Synergistic enhancement of the antitumor effect of taxol by the bioreductive compound NLCQ-1, in vivo: comparison with tirapazamine.

The antitumor effect of taxol was investigated in combination with the bioreductive compounds NLCQ-1 or tirapazamine (TPZ), in vivo. The EMT6/BALB/c and SCCVII/C3H murine tumor models were used. All drugs were given by IP injection: NLCQ-1 at 10 mg/kg (28% of its LD50), TPZ at 30 or 23 mg/kg (38% or 28% of its LD50, respectively), and taxol up to 25 mg/kg. Dose modification factors (DMF) were calculated at the optimal administration intervals for potentiation of taxol by NLCQ-1/TPZ, by using the in vivo-in vitro assay as the endpoint.
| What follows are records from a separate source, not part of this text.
From an optimization exercise on the open Yosys and OpenROAD flow, aimed at small area, a short achievable clock period and few clock cycles; shortcuts taken in it are not production practice.
RTL that was checked went through simulation tests only; none was proved equivalent to the original.
No functional check of the RTL was part of runs 1 to 5.
Power and IR drop assume default switching activity.

File: flow/run.sh
#!/bin/bash
# The standard layout (standard synthesis, floorplan, place, CTS, route),
# with the smallest buffer on each input and output port instead of the
# default port buffer cell. Each tool's output goes to its log here.
set -euo pipefail
export BUFFER_PORTS_ARGS="-buffer_cell sky130_fd_sc_hd__buf_1"
bash standard.sh synth > synth.log 2>&1
bash standard.sh finish > layout.log 2>&1
File: design.v
module pcmdf_dec (
    input  wire        clk,
    input  wire        rst,
    input  wire        start,
    input  wire [15:0] cfg_len,
    input  wire [15:0] cfg_fps,
    input  wire        cfg_fps_set,
    input  wire        cfg_extract,
    output reg         idle,
    input  wire        in_valid,
    output reg         in_ready,
    input  wire [31:0] in_data,
    output reg         out_valid,
    input  wire        out_ready,
    output reg  [1:0]  out_type,
    output wire [31:0] out_data,
    output reg  [2:0]  out_nbytes,
    output reg         out_tp,
    output reg  [63:0] out_ts,
    output reg  [15:0] out_hdr,
    output reg         out_ss,
    output wire [31:0] out_sync,
    output reg  [15:0] out_sfid,
    output reg  [15:0] out_plen,
    output wire [2:0]  out_status,
    output reg  [15:0] out_offset,
    output reg  [15:0] out_count,
    output reg  [31:0] out_mode_word
);
    localparam [1:0] T_HDR = 2'd0, T_PAY = 2'd1, T_END = 2'd2;
    localparam [2:0] PH_MODE  = 3'd0,   
                     PH_TP    = 3'd1,   
                     PH_REC   = 3'd2,   
                     PH_DRAIN = 3'd3,   
                     PH_SHORT = 3'd4;   
    reg        busy;
    reg [2:0]  phase;
    reg [1:0]  status;
    reg        fpsv_l;      
    reg        xbad;        
    reg [15:0] lrem;        
    reg        lnz;         
    reg        lw;          
    reg        fit0;        
    reg        fit1;        
    reg [15:0] sh;          
    reg [15:0] hl;          
    reg        rl0, rl1;    
    reg [3:0]  fi;          
    reg [15:0] hold;        
    reg        hv;          
    reg        df;          
    reg        tsh;         
    reg [31:0] sk;          
    reg        skv;
    reg        endp;        
    reg [31:0] dsync;
    assign out_status = {1'b0, status};
    assign out_data   = dsync;
    assign out_sync   = dsync;
    wire   hdr_wait   = out_valid && (out_type == T_HDR);
    wire out_free = !out_valid || out_ready;
    wire slot     = out_free && !endp;        
    wire acc      = in_valid && in_ready;
    wire go       = (skv || acc) && slot;
    wire [31:0] w = skv ? sk : in_data;
    wire [13:0] lrem_q = lrem[15:2] - 14'd1;
    wire [15:0] h0 = w[15:0];
    wire [15:0] h1 = w[31:16];
    wire        x  = out_ss;
    wire        odd = out_plen[0];      
    wire        rec = (phase == PH_REC);
    wire        rlast0 = rl0;                     
    wire        rlast1 = rl1;                     
    wire [3:0]  fi1 = (fi == 4'd8) ? 4'd8 : fi + 4'd1;
    wire [3:0]  f1  = rlast0 ? 4'd0 : fi1;
    wire        p0  = x ? (fi >= 4'd8) : (fi >= 4'd5);
    wire        p1  = x ? (f1 >= 4'd8) : (f1 >= 4'd5);
    wire        start0 = (fi == 4'd0);
    wire        nofit0 = start0 && !fit0;
    wire        nofit1 = rlast0 && !fit1;
    wire        bad0   = start0 && xbad;
    wire        par  = sh[0] ^ hl[0];             
    wire [15:0] E    = par ? h1 : h0;
    wire [15:0] O    = par ? h0 : h1;
    wire [3:0]  idxE = par ? fi1 : fi;
    wire [3:0]  idxO = par ? fi : fi1;
    wire        vE   = !(rlast0 && par);          
    wire        vO   = !(rlast0 && !par);
    wire        h0ff   = (h0 == 16'hFFFF);
    wire        h1ff   = (h1 == 16'hFFFF);
    wire        ts_pos = (idxO == 4'd3) && vO && (out_ts[31:0] == 32'hFFFF_FFFF) &&
                         (!par || (out_ts[47:32] == 16'hFFFF));
    wire        ts_bad = ts_pos && h0ff && (par || h1ff);
    wire        ts_end = ts_pos && par && rlast1;
    wire        hdr_w = x ? ((idxO == 4'd7) && vO) : ((idxE == 4'd4) && vE);
    wire        pay_beat = hv ? p0 : (p0 && !hdr_w);
    wire        hv_n     = (hdr_w && p1) || (hv && p0 && p1) || (!hv && !p0 && p1);
    wire        df_n     = (go && rec) ? (hv_n && rlast1) : (df && !out_free);
    wire        df_out   = df && out_free;
    wire        d_pay    = go && ((phase == PH_TP) || (rec && pay_beat));
    wire        d_hi_en  = df_out || d_pay || (go && rec && (idxO == 4'd5) && vO);
    wire        d_lo_en  = df_out || d_pay || (go && rec && (idxE == 4'd6) && vE);
    wire        d_pair   = df_out || (d_pay && hv);            
    wire [15:0] d_hi     = (d_pair || (!d_pay && par)) ? h0 : h1;
    wire [15:0] d_lo     = d_pair ? hold : ((!d_pay && par) ? h1 : h0);
    wire        mode_go  = go && (phase == PH_MODE);
    wire        rec_go   = go && rec;
    wire        end_ld   = (endp && out_free) || (go && (phase == PH_DRAIN) && lw && !df);
    wire        hdr_ld   = (mode_go && w[20]) || (rec_go && hdr_w && !ts_bad && !bad0);
    wire        beat_ld  = end_ld || hdr_ld || df_out || d_pay;
    wire        is_hdr   = (mode_go && w[20]) || (rec_go && hdr_w);
    wire [2:0]  nb_tp    = (lw && lrem[1:0] != 2'd0) ? {1'b0, lrem[1:0]} : 3'd4;
    wire        short_ld = busy && (phase == PH_SHORT) && slot;
    wire        rl_any   = rlast0 || rlast1;
    wire        off_en   = short_ld || mode_go || (rec_go && rl_any && !(ts_end && h0ff));
    wire [15:0] off_d    = short_ld ? 16'd0 : mode_go ? (w[20] ? lrem : 16'd4) :
                           out_offset + {sh[14:0], 1'b0};
    wire        cnt_en   = short_ld || mode_go || (rec_go && rl_any) || (status == 2'd3);
    wire [15:0] cnt_d    = mode_go ? {15'd0, w[20]} :
                           (short_ld || status == 2'd3) ? 16'd0 : out_count + 16'd1;
    wire        st_en    = short_ld || mode_go || (rec_go && ((bad0 && !nofit0) || ts_bad));
    wire [1:0]  st_d     = short_ld ? 2'd1 : mode_go ? ((w[20] || fpsv_l) ? 2'd0 : 2'd2) : 2'd3;
    wire        pos_en   = mode_go || rec_go;
    wire [3:0]  fi_d     = mode_go ? 4'd0 : rlast0 ? 4'd1 : rlast1 ? 4'd0 :
                           (fi >= 4'd6) ? 4'd8 : fi + 4'd2;
    wire [15:0] hl_d     = (mode_go || rlast1) ? sh : rlast0 ? sh - 16'd1 : hl - 16'd2;
    wire        rl0_d    = !mode_go && !rlast0 && !rlast1 && (hl == 16'd3);
    wire        rl1_d    = !mode_go && !rlast0 && !rlast1 && (hl == 16'd4);
    wire [2:0]  nb_rec   = hv ? (!p0 ? (odd ? 3'd1 : 3'd2) : (rlast0 && odd) ? 3'd3 : 3'd4)
                              : (rlast0 ? (odd ? 3'd1 : 3'd2) : ((rlast1 && odd) ? 3'd3 : 3'd4));
    wire [17:0] fit_b  = {2'b00, lrem} - {1'b0, sh, 1'b0};
    wire        fit_hi = (fit_b[16:3] != 14'd0);
    wire        fit0_d = !fit_b[17] && (fit_hi || fit_b[2:0] >= (odd ? 3'd3 : 3'd4));
    wire        fit1_d = !fit_b[17] && (fit_hi || fit_b[2:0] >= (odd ? 3'd5 : 3'd6));
    reg        busy_n, lnz_n, skv_n, endp_n, short_n;
    reg [2:0]  phase_n;
    reg        end_now;
    always @* begin
        skv_n   = skv ? !slot : (acc && !slot);
        busy_n  = busy;
        lnz_n   = lnz;
        phase_n = phase;
        short_n = (phase == PH_SHORT);
        endp_n  = endp && !out_free;
        end_now = 1'b0;
        if (!busy) begin
            if (start && idle) begin
                busy_n  = 1'b1;
                lnz_n   = (cfg_len != 16'd0);
                short_n = (cfg_len < 16'd4);
                phase_n = short_n ? PH_SHORT : PH_MODE;
            end
        end else begin
            if (phase == PH_SHORT && slot) begin
                phase_n = PH_DRAIN;
                short_n = 1'b0;
            end
            if (go) begin
                lnz_n = !lw;
                case (phase)
                    PH_MODE:  phase_n = w[20] ? PH_TP : (fpsv_l ? PH_REC : PH_DRAIN);
                    PH_REC:   if (nofit0 || bad0 || ts_bad || nofit1) phase_n = PH_DRAIN;
                    PH_DRAIN: end_now = lw && !df;
                    default: ;
                endcase
            end
            if (end_now) begin
                busy_n = 1'b0;
            end else if (!lnz_n && !df_n && !short_n) begin
                busy_n = 1'b0;
                endp_n = 1'b1;
            end
        end
    end
    always @(posedge clk) begin
        if (rst) begin
            busy      <= 1'b0;
            out_valid <= 1'b0;
            df        <= 1'b0;
            skv       <= 1'b0;
            in_ready  <= 1'b0;
            idle      <= 1'b1;
            endp      <= 1'b0;
            phase     <= PH_MODE;
        end else begin
            busy     <= busy_n;
            lnz      <= lnz_n;
            skv      <= skv_n;
            phase    <= phase_n;
            endp     <= endp_n;
            in_ready <= busy_n && lnz_n && !skv_n && !short_n;
            idle     <= !busy_n && !(out_free ? hdr_ld : hdr_wait);
            out_valid <= (out_valid && !out_ready) || beat_ld;
            if (out_free)
                out_type <= end_ld ? T_END : is_hdr ? T_HDR : T_PAY;
            if (df_out || d_pay)
                out_nbytes <= df_out ? (odd ? 3'd1 : 3'd2) :
                              (phase == PH_TP) ? nb_tp : nb_rec;
            if (acc && !slot)
                sk <= in_data;
            if (d_hi_en)
                dsync[31:16] <= d_hi;
            if (d_lo_en)
                dsync[15:0] <= d_lo;
            if (pos_en) begin
                fi  <= fi_d;
                hl  <= hl_d;
                rl0 <= rl0_d;
                rl1 <= rl1_d;
            end
            if (rec_go && (tsh || (idxE == 4'd0 && vE)))
                out_ts[15:0] <= tsh ? hold : E;
            if (rec_go && idxO == 4'd1 && vO) out_ts[31:16] <= O;
            if (rec_go && idxE == 4'd2 && vE) out_ts[47:32] <= E;
            if (rec_go && idxO == 4'd3 && vO) out_ts[63:48] <= O;
            if (rec_go && idxE == 4'd4 && vE) out_hdr <= E;
            if (rec_go && idxO == 4'd7 && vO) out_sfid <= O;
            if (cnt_en)
                out_count <= cnt_d;
            if (off_en)
                out_offset <= off_d;
            if (st_en)
                status <= st_d;
            if (!busy) begin
                if (start && idle) begin
                    fpsv_l   <= cfg_fps_set;
                    xbad     <= cfg_extract && (cfg_fps < 16'd6);
                    out_ss   <= cfg_extract;
                    out_plen <= cfg_extract ? cfg_fps - 16'd6 : cfg_fps;
                    sh       <= ({1'b0, cfg_fps} + 17'd11) >> 1;
                    lrem     <= cfg_len;
                    lw       <= (cfg_len <= 16'd4);
                    hv       <= 1'b0;
                    df       <= 1'b0;
                    tsh      <= 1'b0;
                end
            end else begin
                if (phase == PH_SHORT && slot)
                    out_mode_word <= 32'd0;
                if (df && out_free)
                    hv <= 1'b0;      
                df <= df_n;
                if (go) begin
                    lrem <= lw ? 16'd0 : {lrem_q, lrem[1:0]};
                    lw   <= (lrem[15:3] == 13'd0) || (lrem == 16'd8);
                    fit0 <= fit0_d;
                    fit1 <= fit1_d;
                    hold <= h1;
                    case (phase)
                        PH_MODE: begin
                            out_mode_word <= w;
                            out_tp        <= w[20];
                            if (w[20])
                                out_plen <= {lrem_q, lrem[1:0]};
                        end
                        PH_REC: begin
                            tsh <= rlast0;
                            hv <= hv_n;
                        end
                        default: ;
                    endcase
                end
            end
        end
    end
endmodule
Background: an optimization exercise with open tools, aiming at small area, a short achievable clock period and few clock cycles. Do not read the settings as production practice. Only simulation tests tie the RTL to the original design; equivalence was not proved. Power figures rest on the tool's default switching activity, not on a simulated workload.

==> flow/design.v (excerpt) <==
module skc_top (
    input  wire         clk,
    input  wire         rst,
    input  wire         csr_valid,
    input  wire         csr_write,
    input  wire [7:0]   csr_addr,
    input  wire [31:0]  csr_wdata,
    output wire         csr_ready,
    output reg  [31:0]  csr_rdata,
    input  wire         cmd_valid,
    output wire         cmd_ready,
    input  wire [63:0]  cmd_word,
    input  wire [31:0]  cmd_key,
    output wire         rsp_valid,
    input  wire         rsp_ready,
    output wire [3:0]   rsp_status,
    output wire [63:0]  rsp_est,
    output wire         hreq_valid,
    input  wire         hreq_ready,
    output wire [31:0]  hreq_key,
    output wire [7:0]   hreq_klen,
    output wire [7:0]   hreq_seed,
    input  wire         hrsp_valid,
    output wire         hrsp_ready,
    input  wire [31:0]  hrsp_value
);
    localparam L_MAX  = 4;
    localparam M_MAX  = 4;
    localparam LL_MAX = 4;
    localparam B_MAX  = 4;
    localparam H_MAX  = 4;
    localparam N8_MAX = 4;
  ...
Settings: LEC_CHECK=0, CAP_MARGIN=20, CELL_PAD_IN_SITES_DETAIL_PLACEMENT=0, CELL_PAD_IN_SITES_GLOBAL_PLACEMENT=0, CORE_MARGIN=2, CORE_UTILIZATION=55, CTS_BUF_LIST=sky130_fd_sc_hd__clkbuf_8, PLACE_DENSITY=0.65, SLEW_MARGIN=20; clock period 34.0 ns.
standard.sh (not shown) runs the stock make flow with config.mk's settings and CLKGATE_MAP_FILE= SYNTH_SCRIPT=/design/flow/synth_recipe.tcl, a recipe that flattens the netlist after the stock synthesis.
==> flow/flow/run.sh <==
#!/bin/bash
# The standard layout, with repair_timing aiming for setup slack of at least
# SETUP_SLACK_MARGIN at the design's clock period (the SDC is unchanged),
# and the port buffers made with buf_4 cells.
set -euo pipefail
bash standard.sh SETUP_SLACK_MARGIN=19.5 "BUFFER_PORTS_ARGS=-buffer_cell sky130_fd_sc_hd__buf_4" finish > make_finish.log 2>&1
Testbench counts at the start, summed over its fixed seeds: cycles 56,000.
Next try:
--- a/flow/design.v
+++ b/flow/design.v
@@ -233,42 +233,42 @@
             0: c16_b = 2'd0;  1, 2: c16_b = 2'd1;  3: c16_b = 2'd2;  default: c16_b = 2'd3;
         endcase
     endfunction
     function c16_s(input integer e);
         c16_s = (e == 2) || (e == 5);
     endfunction
     wire [2:0] n_l   = cfg_l[2:0];
     wire [2:0] n_m   = cfg_m[2:0];
     wire [2:0] n_s   = (n_l > n_m) ? n_l : n_m;
     wire [63:0] thr  = {thr_hi, thr_lo};
     assign csr_ready = ~rst;
     wire   busy = (fsm != S_IDLE);
+    wire [31:0] csr_val [0:10];
+    assign csr_val[0]  = 32'h534B4331;
+    assign csr_val[1]  = {20'd0, last_status, 5'd0, cfg_lock, busy, configured};
+    assign csr_val[2]  = cfg_l;
+    assign csr_val[3]  = cfg_m;
+    assign csr_val[4]  = cfg_ll;
+    assign csr_val[5]  = cfg_b;
+    assign csr_val[6]  = cfg_h;
+    assign csr_val[7]  = cfg_n8;
+    assign csr_val[8]  = cfg_n16;
+    assign csr_val[9]  = thr_lo;
+    assign csr_val[10] = thr_hi;
+    integer ci;
     always @(*) begin
         csr_rdata = 32'd0;
-        if (csr_addr[1:0] == 2'b00) begin
-            case (csr_addr[7:2])
-                6'h00: csr_rdata = 32'h534B4331;
-                6'h01: csr_rdata = {20'd0, last_status, 5'd0, cfg_lock, busy, configured};
-                6'h02: csr_rdata = cfg_l;
-                6'h03: csr_rdata = cfg_m;
-                6'h04: csr_rdata = cfg_ll;
-                6'h05: csr_rdata = cfg_b;
-                6'h06: csr_rdata = cfg_h;
-                6'h07: csr_rdata = cfg_n8;
-                6'h08: csr_rdata = cfg_n16;
-                6'h09: csr_rdata = thr_lo;
-                6'h0A: csr_rdata = thr_hi;
-                default: csr_rdata = 32'd0;
-            endcase
-        end
+        for (ci = 0; ci < 11; ci = ci + 1)
+            if (csr_addr == ci * 4)
+                csr_rdata = csr_rdata | csr_val[ci];
     end
     wire csr_wr = csr_valid && csr_write && !cfg_lock && (csr_addr[1:0] == 2'b00);
     assign cmd_ready = !rst && (fsm == S_IDLE) && !thr_busy;
     wire       accept = cmd_valid && cmd_ready;
     wire [3:0] opc    = cmd_word[3:0];
     wire [7:0] cklen  = cmd_word[15:8];
     wire       opc_ins = (opc == 4'h1);
     wire       opc_qry = (opc == 4'h2);
     wire       opc_cfg = (opc == 4'h3);
     wire       rsv_bad = (cmd_word[7:4] != 4'd0) || (cmd_word[31:16] != 16'd0) ||
                          ((opc_qry || opc_cfg) && (cmd_word[63:32] != 32'd0)) ||
                          (opc_cfg && (cklen != 8'd0));
What happened: Cell count falls by 2.5%. Routed wire length falls by 3.1%. Non-clock buffer count drops by 58. Flip-flop and latch count is unchanged. Die area falls by 1.1%. Global-route usage shrinks by 1.1 points. Power drops by 6.4%. Combinational power came out lower by 30%. Cell area decreases by 2.3%. Worst hold slack is worse by 0.0074 ns.
Testbench counts after the change, summed over its fixed seeds: cycles 56,000.

Another version of the RTL of skc_top (not shown whole).
Size in the first run: about 2,400 flip-flops, ~330 I/O pins.
// skc_top
module skc_top (
    input  wire         clk,
    input  wire         rst,
    input  wire         csr_valid,
    input  wire         csr_write,
    input  wire [7:0]   csr_addr,
    input  wire [31:0]  csr_wdata,
    output wire         csr_ready,
    output reg  [31:0]  csr_rdata,
    input  wire         cmd_valid,
    output wire         cmd_ready,
    input  wire [63:0]  cmd_word,
    input  wire [31:0]  cmd_key,
    output wire         rsp_valid,
    input  wire         rsp_ready,
    output wire [3:0]   rsp_status,
    output wire [63:0]  rsp_est,
    output wire         hreq_valid,
    input  wire         hreq_ready,
    output wire [31:0]  hreq_key,
    output wire [7:0]   hreq_klen,
    output wire [7:0]   hreq_seed,
    input  wire         hrsp_valid,
    output wire         hrsp_ready,
    input  wire [31:0]  hrsp_value
);
    localparam L_MAX  = 4;
    localparam M_MAX  = 4;
    localparam LL_MAX = 4;
    localparam B_MAX  = 4;
    localparam H_MAX  = 4;
    localparam N8_MAX = 4;
    localparam N16_MAX = 2;
    localparam KEY_MAX_LEN = 4;
    localparam [3:0] ST_OK        = 4'h0;
    localparam [3:0] ST_OPCODE    = 4'h1;
    localparam [3:0] ST_RESERVED  = 4'h2;
    localparam [3:0] ST_NOT_CFG   = 4'h3;
    localparam [3:0] ST_ALR_CFG   = 4'h4;
    localparam [3:0] ST_CONFIG    = 4'h5;
    localparam [3:0] ST_KEY_LEN   = 4'h6;
    localparam [2:0] S_IDLE = 3'd0;    
    localparam [2:0] S_CFG  = 3'd1;    
    localparam [2:0] S_HASH = 3'd2;    
    localparam [2:0] S_WAIT = 3'd3;    
    localparam [2:0] S_FIN  = 3'd4;    
    localparam [2:0] S_RESP = 3'd5;    
    reg [31:0] cfg_l, cfg_m, cfg_ll, cfg_b, cfg_h, cfg_n8, cfg_n16, thr_lo, thr_hi;
    reg        configured;
  ...
export LEC_CHECK = 0
export CAP_MARGIN = 10
export CELL_PAD_IN_SITES_DETAIL_PLACEMENT = 0
export CELL_PAD_IN_SITES_GLOBAL_PLACEMENT = 0
export CORE_MARGIN = 2
export CORE_UTILIZATION = 55
export CTS_BUF_LIST = sky130_fd_sc_hd__clkbuf_16
export CTS_CLUSTER_DIAMETER = 80
export CTS_CLUSTER_SIZE = 20
export PLACE_DENSITY = 0.65
export SLEW_MARGIN = 10
create_clock -name core_clock -period 34.0 [get_ports {clk}]
Scripts as last shown in full above: flow/flow/run.sh
Testbench counts at the start, summed over its fixed seeds: cycles 56,000.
Bone marrow toxicity studies were performed in parallel by using a modified CFU-GM assay. A schedule-dependent potentiation of taxol was observed with either hypoxic cytotoxin and in both tumor models. The percentage of tumor cells, P, that were killed beyond additivity was 59.2 and 29.5 when NLCQ-1 was administered 1-3 h after, and TPZ 3 h before taxol, respectively, in the EMT6/ BALB/c model. The P values in the SCCVII/C3H model were 31.0 and 24.6 for NLCQ-1 and TPZ, respectively, when either of them was administered ca. 2 h after taxol. At the above time schedules, therapeutic indexes [ThI = DMF(T)/DMF(BM), where DMF(T) and DMF(BM) are the DMF values for the antitumor effect and bone marrow toxicity, respectively] of 2.5 and 2.0 were obtained by NLCQ-1 in the EMT6 and SCCVII tumors, respectively, whereas a ThI of 1.2 was obtained by TPZ in both type of tumors. These results suggest a potential clinical use of NLCQ-1 as a potentiator of taxol againstsolid tumors possessing hypoxic regions.